=== WHAT NEEDS TO BE DONE ===
Once the line containing "set_output_delay 0.515 -clock" is found in the entries below, reproduce it and every line after it, stopping at and including the line containing "power_and_ir_drop,total_power,6.53,mW"; reproduce nothing else, and keep each line exact.

(TASK INPUTS)

==> src/rtl/wkm_pkg.sv <==
`timescale 1ns/1ps
package wkm_pkg;
    localparam int WORD_W      = 32;
    localparam int NUM_BANKS   = 5;
    localparam int TIMER_WORDS = 2;

    // bank order is decoded by software, so it is fixed
    typedef enum logic [2:0] {
        BANK_ENABLE = 3'd0,
        BANK_FALL   = 3'd1,
        BANK_RISE   = 3'd2,
        BANK_POL    = 3'd3,
        BANK_STATUS = 3'd4
    } bank_e;

    typedef struct packed {
        logic enable;
        logic rise;
        logic fall;
        logic pol;
    } pin_cfg_t;

    typedef struct packed {
        logic       timer_hit;
        logic       timer_idx;
        logic       bank_hit;
        bank_e      bank;
        logic [7:0] word;
    } reg_sel_t;

    function automatic int stride_of(int pins);
        return (pins + WORD_W - 1) / WORD_W;
    endfunction

    function automatic reg_sel_t decode_addr(int word_idx, int stride);
        reg_sel_t sel;
        int rel;
        int b;
        sel = '0;
        if (word_idx < TIMER_WORDS) begin
            sel.timer_hit = 1'b1;
            sel.timer_idx = word_idx[0];
        end else begin
            rel = word_idx - TIMER_WORDS;
            b   = rel / stride;
            if (b < NUM_BANKS) begin
                sel.bank_hit = 1'b1;
                sel.bank     = bank_e'(b[2:0]);
                sel.word     = 8'(rel % stride);
            end
        end
        return sel;
    endfunction
endpackage

==> src/rtl/wkm_sync.sv <==
`timescale 1ns/1ps
module wkm_sync #(
    parameter int W      = 8,
    parameter int STAGES = 2
) (
    input  logic         clk,
    input  logic         rst,
    input  logic [W-1:0] async_i,
    output logic [W-1:0] sync_o,
    output logic [W-1:0] prev_o
);
    logic [STAGES-1:0][W-1:0] chain;

    always_ff @(posedge clk) begin
        if (rst) begin
            chain  <= '0;
            prev_o <= '0;
        end else begin
            chain[0] <= async_i;
            for (int i = 1; i < STAGES; i++) begin
                chain[i] <= chain[i-1];
            end
            prev_o <= chain[STAGES-1];
        end
    end

    assign sync_o = chain[STAGES-1];
endmodule

==> src/rtl/wkm_detect.sv <==
`timescale 1ns/1ps
module wkm_detect
    import wkm_pkg::*;
#(
    parameter int PINS = 40
) (
    input  logic     [PINS-1:0] cur_i,
    input  logic     [PINS-1:0] prev_i,
    input  pin_cfg_t [PINS-1:0] cfg_i,
    output logic     [PINS-1:0] evt_o
);
    for (genvar p = 0; p < PINS; p++) begin : g_pin
        logic up_hit, down_hit, level_hit;
        assign up_hit    = cfg_i[p].rise &  cur_i[p] & ~prev_i[p];
        assign down_hit  = cfg_i[p].fall & ~cur_i[p] &  prev_i[p];
        assign level_hit = ~cfg_i[p].rise & ~cfg_i[p].fall & (cur_i[p] == cfg_i[p].pol);
        assign evt_o[p]  = cfg_i[p].enable & (up_hit | down_hit | level_hit);
    end
endmodule

==> src/rtl/wkm_regs.sv <==
`timescale 1ns/1ps
module wkm_regs
    import wkm_pkg::*;
#(
    parameter int PINS   = 40,
    parameter int ADDR_W = 8
) (
    input  logic                clk,
    input  logic                rst,
    input  logic [ADDR_W-1:0]   bus_addr,
    input  logic                bus_wr,
    input  logic [WORD_W-1:0]   bus_wdata,
    output logic [WORD_W-1:0]   bus_rdata,
    input  logic [PINS-1:0]     evt_i,
    output pin_cfg_t [PINS-1:0] cfg_o,
    output logic [PINS-1:0]     en_o,
    output logic [PINS-1:0]     status_o,
    output logic                stat_wr_o
);
    localparam int STRIDE = stride_of(PINS);
    localparam int SPAN   = STRIDE * WORD_W;

    reg_sel_t sel;
    logic     aligned;
    logic [TIMER_WORDS-1:0][WORD_W-1:0] timer_q;
    logic [PINS-1:0] en_q, rise_q, fall_q, pol_q, stat_q;
    logic [SPAN-1:0] mask_pad, val_pad, rd_pad;
    logic [PINS-1:0] wmask, wval;
    logic wr_any, wr_en, wr_rise, wr_fall, wr_pol, wr_stat;

    assign aligned = (bus_addr[1:0] == 2'b00);
    assign sel     = decode_addr(int'(bus_addr[ADDR_W-1:2]), STRIDE);
    assign wr_any  = bus_wr & aligned & sel.bank_hit;
    assign wr_en   = wr_any & (sel.bank == BANK_ENABLE);
    assign wr_fall = wr_any & (sel.bank == BANK_FALL);
    assign wr_rise = wr_any & (sel.bank == BANK_RISE);
    assign wr_pol  = wr_any & (sel.bank == BANK_POL);
    assign wr_stat = wr_any & (sel.bank == BANK_STATUS);

    always_comb begin
        mask_pad = '0;
        val_pad  = '0;
        mask_pad[int'(sel.word)*WORD_W +: WORD_W] = '1;
        val_pad[int'(sel.word)*WORD_W +: WORD_W]  = bus_wdata;
    end
    assign wmask = mask_pad[PINS-1:0];
    assign wval  = val_pad[PINS-1:0];

    always_ff @(posedge clk) begin
        if (rst) begin
            timer_q <= '0;
            en_q    <= '0;
            rise_q  <= '0;
            fall_q  <= '0;
            pol_q   <= '0;
            stat_q  <= '0;
        end else begin
            if (bus_wr && aligned && sel.timer_hit) begin
                timer_q[sel.timer_idx] <= bus_wdata;
            end
            if (wr_en)   en_q   <= (en_q   & ~wmask) | (wval & wmask);
            if (wr_rise) rise_q <= (rise_q & ~wmask) | (wval & wmask);
            if (wr_fall) fall_q <= (fall_q & ~wmask) | (wval & wmask);
            if (wr_pol)  pol_q  <= (pol_q  & ~wmask) | (wval & wmask);
            // zeros clear, ones keep; a fresh event always wins
            stat_q <= (stat_q & ~(wr_stat ? (wmask & ~wval) : '0)) | evt_i;
        end
    end

    always_comb begin
        rd_pad = '0;
        unique case (sel.bank)
            BANK_ENABLE: rd_pad[PINS-1:0] = en_q;
            BANK_FALL:   rd_pad[PINS-1:0] = fall_q;
            BANK_RISE:   rd_pad[PINS-1:0] = rise_q;
            BANK_POL:    rd_pad[PINS-1:0] = pol_q;
            BANK_STATUS: rd_pad[PINS-1:0] = stat_q;
            default:     rd_pad = '0;
        endcase
    end

    always_comb begin
        bus_rdata = '0;
        if (aligned && sel.timer_hit) begin
            bus_rdata = timer_q[sel.timer_idx];
        end else if (aligned && sel.bank_hit) begin
            bus_rdata = rd_pad[int'(sel.word)*WORD_W +: WORD_W];
        end
    end

    for (genvar p = 0; p < PINS; p++) begin : g_cfg
        assign cfg_o[p].enable = en_q[p];
        assign cfg_o[p].rise   = rise_q[p];
        assign cfg_o[p].fall   = fall_q[p];
        assign cfg_o[p].pol    = pol_q[p];
    end

    assign en_o      = en_q;
    assign status_o  = stat_q;
    assign stat_wr_o = wr_stat;
endmodule

==> src/rtl/wake_monitor.sv <==
`timescale 1ns/1ps
module wake_monitor
    import wkm_pkg::*;
#(
    parameter int PINS        = 40,
    parameter int ADDR_W      = 8,
    parameter int SYNC_STAGES = 2
) (
    input  logic              clk,
    input  logic              rst,
    input  logic [ADDR_W-1:0] bus_addr,
    input  logic              bus_wr,
    input  logic [31:0]       bus_wdata,
    output logic [31:0]       bus_rdata,
    input  logic [PINS-1:0]   pins_i,
    input  logic              doorbell,
    output logic              wake_req,
    output logic              asleep
);
    logic     [PINS-1:0] pin_cur, pin_prev, evt_w, en_w, status_w;
    pin_cfg_t [PINS-1:0] cfg_w;
    logic                stat_wr_w;
    logic                wake_q, asleep_q;

    wkm_sync #(.W(PINS), .STAGES(SYNC_STAGES)) u_sync (
        .clk(clk), .rst(rst), .async_i(pins_i),
        .sync_o(pin_cur), .prev_o(pin_prev)
    );

    wkm_detect #(.PINS(PINS)) u_detect (
        .cur_i(pin_cur), .prev_i(pin_prev), .cfg_i(cfg_w), .evt_o(evt_w)
    );

    wkm_regs #(.PINS(PINS), .ADDR_W(ADDR_W)) u_regs (
        .clk(clk), .rst(rst), .bus_addr(bus_addr), .bus_wr(bus_wr),
        .bus_wdata(bus_wdata), .bus_rdata(bus_rdata), .evt_i(evt_w),
        .cfg_o(cfg_w), .en_o(en_w), .status_o(status_w), .stat_wr_o(stat_wr_w)
    );

    always_ff @(posedge clk) begin
        if (rst) begin
            wake_q   <= 1'b0;
            asleep_q <= 1'b0;
        end else begin
            wake_q <= |(status_w & en_w);
            if (wake_q)        asleep_q <= 1'b0;
            else if (doorbell) asleep_q <= 1'b1;
        end
    end

    assign wake_req = wake_q;
    assign asleep   = asleep_q;
endmodule

==> config.mk <==
export PLATFORM = sky130hd
export DESIGN_NAME = wake_monitor
export DESIGN_NICKNAME = d
export VERILOG_FILES = /design/src/rtl/wkm_pkg.sv /design/src/rtl/wkm_sync.sv /design/src/rtl/wkm_detect.sv /design/src/rtl/wkm_regs.sv /design/src/rtl/wake_monitor.sv
export SDC_FILE = /design/constraint.sdc
export NUM_CORES = 1
export LEC_CHECK = 0
export BUFFER_PORTS_ARGS = -buffer_cell sky130_fd_sc_hd__buf_2
export CORE_MARGIN = 2
export CORE_UTILIZATION = 38
export CTS_CLUSTER_DIAMETER = 200
export DETAILED_ROUTE_END_ITERATION = 8
export MAX_ROUTING_LAYER = met4
export SYNTH_ARGS = -nofsm -noshare
export SYNTH_HDL_FRONTEND = slang
export SYNTH_SLANG_ARGS = --single-unit
export TNS_END_PERCENT = 1
==> constraint.sdc <==
create_clock -name clk -period 5.15 [get_ports clk]
set_input_delay 0.515 -clock clk [delete_from_list [all_inputs] [get_ports clk]]
set_output_delay 0.515 -clock clk [all_outputs]
set_load 0.01 [all_outputs]
==> run_results.csv <==
group,metric,value,unit
run_status,status,"finished, final reports clean",
timing,fin_tns_setup,0,ps
placement,place_ws,-69.3,ps
timing,report.final.slew_viol_count,0,
placement,io_buffer_count,117,
synth,syn_inst,1767,
synth,synth_cell_types,61,
synth,ys_ff_latch,386,
synth,synth-main-ff-cell,"dfxtp_1",
placement,dp_cells,2406,
detailed_routing,drt_pass1_iterations,6,
setup_path,crit_chain,"buf_2 -> or3_1 -> nor4_1 -> buf_4 -> ha_4 -> nor2b_1 -> and2_1 -> o21ai_0 -> ha_1 -> nor4bb_1 -> a41o_1 -> o31a_1 -> buf_4 -> o211ai_1 -> o2bb2ai_1 -> o221a_2 -> buf_2",
synth,synth_warnings,0,
floorplan,start_util,38.5,%
layout,layout_common_cells,"386 x dfxtp_1, 185 x nand2_1, 164 x a22o_1",
detailed_routing,wl_per_cell,21.3,um
floorplan,core_area,43100,sq um
min_path,hold_path_class,"input port to register",
detailed_routing,first_iter_violations,1343,
setup_path,crit_type,"input port to output port",
synth,yosysSeqAreaShare,46.6,%
timing,relSlewSlack,30.6,%
layout,multi_input_area,8270,sq um
synth,syn_area,16600,sq um
global_routing,grt_usage,24.2,%
detailed_routing,vias_per_cell,5.70,
setup_path,critPathMaxFanout,8,
synth,synth-edff-count,0,
placement,dp_hpwl,34200,um
timing,setup_viol,0,
timing,finalCriticalPeriod,4870,ps
power_and_ir_drop,p_leak,7.42,nW
layout,nets,1967,
layout,final_layout_size_suffix_gt1_share,14.4,%
floorplan,dieArea,45300,sq um
power_and_ir_drop,irDropWorstVdd,0.247,mV
floorplan,fp.dieH,213,um
timing,finalHoldViolations,0,
global_routing,gr-total-overflow,0,
clock_tree,clockRootBuffer,"clkbuf_16",
synth,synth.avg_cell_area,9.38,sq um
timing,period_share,94.6,%
power_and_ir_drop,power_density,337,nW/um^2
clock_tree,clk_latency,580,ps
floorplan,die-width,213,um
min_path,worstHoldPathCells,2,
power_and_ir_drop,total_power,6.53,mW
global_routing,grt_max_degree,112,
layout,syn2layout_area_growth,16.8,%
timing,fmax,0.205,GHz
timing,tightest_slew,1040,ps
global_routing,grt_pass1_wl,82000,um
setup_path,required,4640,ps
detailed_routing,antenna_left,0,
timing,rsz0062_at_grt,"false",
clock_tree,path_clk_slew,60,ps
clock_tree,cts_resized,0,
layout,fill_cells,4117,
setup_path,cp-end-kind,"output port",
clock_tree,clock_path_buffers,3,
timing,setup_slack,279,ps
floorplan,rows,76,
global_routing,antenna_found_initial,1,
global_routing,grt_pass1_vias,13700,
layout,final_common_cell,"dfxtp_1",
timing,hold_slack,140,ps
setup_path,ff2ff_path_depth,5,
setup_path,cpMaxStageDelayCell,"or3_1",
clock_tree,cts_buffers,43,
clock_tree,cts_tree,"yes",
detailed_routing,drt_drc_violations_left,0,
synth,syn-num-nets,1867,
layout,register_area,7730,sq um
detailed_routing,totalWireLength,53000,um
timing,skew,15.2,ps
clock_tree,cts_max_level,2,
flow_run,cap_violations,0,
placement,gp_congestion,0.864,
synth,synth-async-reset-ratio,0,%
layout,fin_cells,2484,
setup_path,start_kind,"input port",
detailed_routing,vias,14200,
clock_tree,cts_sinks,386,
floorplan,ios,118,
setup_path,arrival,4360,ps
setup_path,max_stage_delay,430,ps
==> area by class of cell <==
type | instances | area share, %
multi-input combinational | 1244 | 42.7
sequential | 386 | 39.9
clock buffer | 61 | 6.28
timing repair buffer | 174 | 6.00
tap | 585 | 3.78
clock inverter | 15 | 0.886
inverter | 18 | 0.349
antenna | 1 | 0.0129
==> power by group <==
part / internal, mW / switching, mW
Clock: 1.80 / 1.25
Combinational: 0.144 / 0.290
Sequential: 3.03 / 0.0251
Total: 4.97 / 1.56
==> synth_stat cells (5+ instances only) <==
cell type  instances  area share, %
a21oi_1          131            4.0
buf_1              7           0.16
xor2_1            41            2.2
a22o_1           164            8.7
buf_6              7           0.48
o211ai_1          10           0.45
nor3_1            50            1.5
and2_1            35            1.3
inv_1             17           0.39
dfxtp_1          386             47
a21o_1             8           0.36
o31a_1             8           0.42
nand3_1           24           0.73
nor2_1            64            1.5
a2111oi_0          8           0.42
o2bb2ai_1          8           0.42
clkbuf_1          69            1.6
nand2_1          185            4.2
buf_2             33            1.0
o221a_2            9           0.61
a22oi_1           20           0.91
nor2b_1          122            4.6
ha_1              16            1.2
nand3b_1          40            1.8
a221o_1           48            2.9
o21ai_0          123            3.7
nand4_1            5           0.19
mux2i_1           72            4.4
==> worst paths after layout <==
kind                                       start           endpoint  slack, ps
worst min-delay path                  pins_i[15]   u_sync.chain[15]        140
worst max-delay path                 bus_addr[3]       bus_rdata[2]        280
worst max register to register          register           wake_req       3200
worst min register to register  u_sync.chain[19]  u_sync.sync_o[19]        430
==> worst max-delay path: cells and delay by family <==
family          cells  cell delay (ps)
compound gates      6             1530
fa+ha+maj           2              340
simple gates        5             1390
buf+inv             4              600
==> routing by layer <==
metal	routed length, um	vias up	global-route usage [%]	share of wire [%]
li1	-	6619	-	-
met1	24200	6861	33.2	46
met2	23600	573	36.3	44
met3	3740	99	3.29	7.0
met4	1550	0	9.19	2.9
met5	0	-	-	0
==> stage by stage <==
step                      area (sq um)  util [%]
after CTS                        19300      44.9
after floorplan                  16600         -
final                            19300      44.9
after global routing             19300      44.9
after global placement           17900      41.7
after detailed placement         17900      41.7
==> cells by family after synthesis <==
| group | Yosys count | synth area share (%) |
|---|---|---|
| simple gates | 557 | 17.6 |
| compound gates | 555 | 24.0 |
| flops | 386 | 46.6 |
| buf+inv | 137 | 3.72 |
| mux | 72 | 4.35 |
| xor+xnor | 44 | 2.51 |
| fa+ha+maj | 16 | 1.21 |
==> timing repair <==
item                                    in CTS  in global routing
setup buffers                                0                  1
endpoints found under the setup margin       0                  3
hold buffers                                 0                  0
(Power assumes the default switching activity.)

(End TASK INPUTS)

=== EXERCISE RESULT ===
set_output_delay 0.515 -clock clk [all_outputs]
set_load 0.01 [all_outputs]
==> run_results.csv <==
group,metric,value,unit
run_status,status,"finished, final reports clean",
timing,fin_tns_setup,0,ps
placement,place_ws,-69.3,ps
timing,report.final.slew_viol_count,0,
placement,io_buffer_count,117,
synth,syn_inst,1767,
synth,synth_cell_types,61,
synth,ys_ff_latch,386,
synth,synth-main-ff-cell,"dfxtp_1",
placement,dp_cells,2406,
detailed_routing,drt_pass1_iterations,6,
setup_path,crit_chain,"buf_2 -> or3_1 -> nor4_1 -> buf_4 -> ha_4 -> nor2b_1 -> and2_1 -> o21ai_0 -> ha_1 -> nor4bb_1 -> a41o_1 -> o31a_1 -> buf_4 -> o211ai_1 -> o2bb2ai_1 -> o221a_2 -> buf_2",
synth,synth_warnings,0,
floorplan,start_util,38.5,%
layout,layout_common_cells,"386 x dfxtp_1, 185 x nand2_1, 164 x a22o_1",
detailed_routing,wl_per_cell,21.3,um
floorplan,core_area,43100,sq um
min_path,hold_path_class,"input port to register",
detailed_routing,first_iter_violations,1343,
setup_path,crit_type,"input port to output port",
synth,yosysSeqAreaShare,46.6,%
timing,relSlewSlack,30.6,%
layout,multi_input_area,8270,sq um
synth,syn_area,16600,sq um
global_routing,grt_usage,24.2,%
detailed_routing,vias_per_cell,5.70,
setup_path,critPathMaxFanout,8,
synth,synth-edff-count,0,
placement,dp_hpwl,34200,um
timing,setup_viol,0,
timing,finalCriticalPeriod,4870,ps
power_and_ir_drop,p_leak,7.42,nW
layout,nets,1967,
layout,final_layout_size_suffix_gt1_share,14.4,%
floorplan,dieArea,45300,sq um
power_and_ir_drop,irDropWorstVdd,0.247,mV
floorplan,fp.dieH,213,um
timing,finalHoldViolations,0,
global_routing,gr-total-overflow,0,
clock_tree,clockRootBuffer,"clkbuf_16",
synth,synth.avg_cell_area,9.38,sq um
timing,period_share,94.6,%
power_and_ir_drop,power_density,337,nW/um^2
clock_tree,clk_latency,580,ps
floorplan,die-width,213,um
min_path,worstHoldPathCells,2,
power_and_ir_drop,total_power,6.53,mW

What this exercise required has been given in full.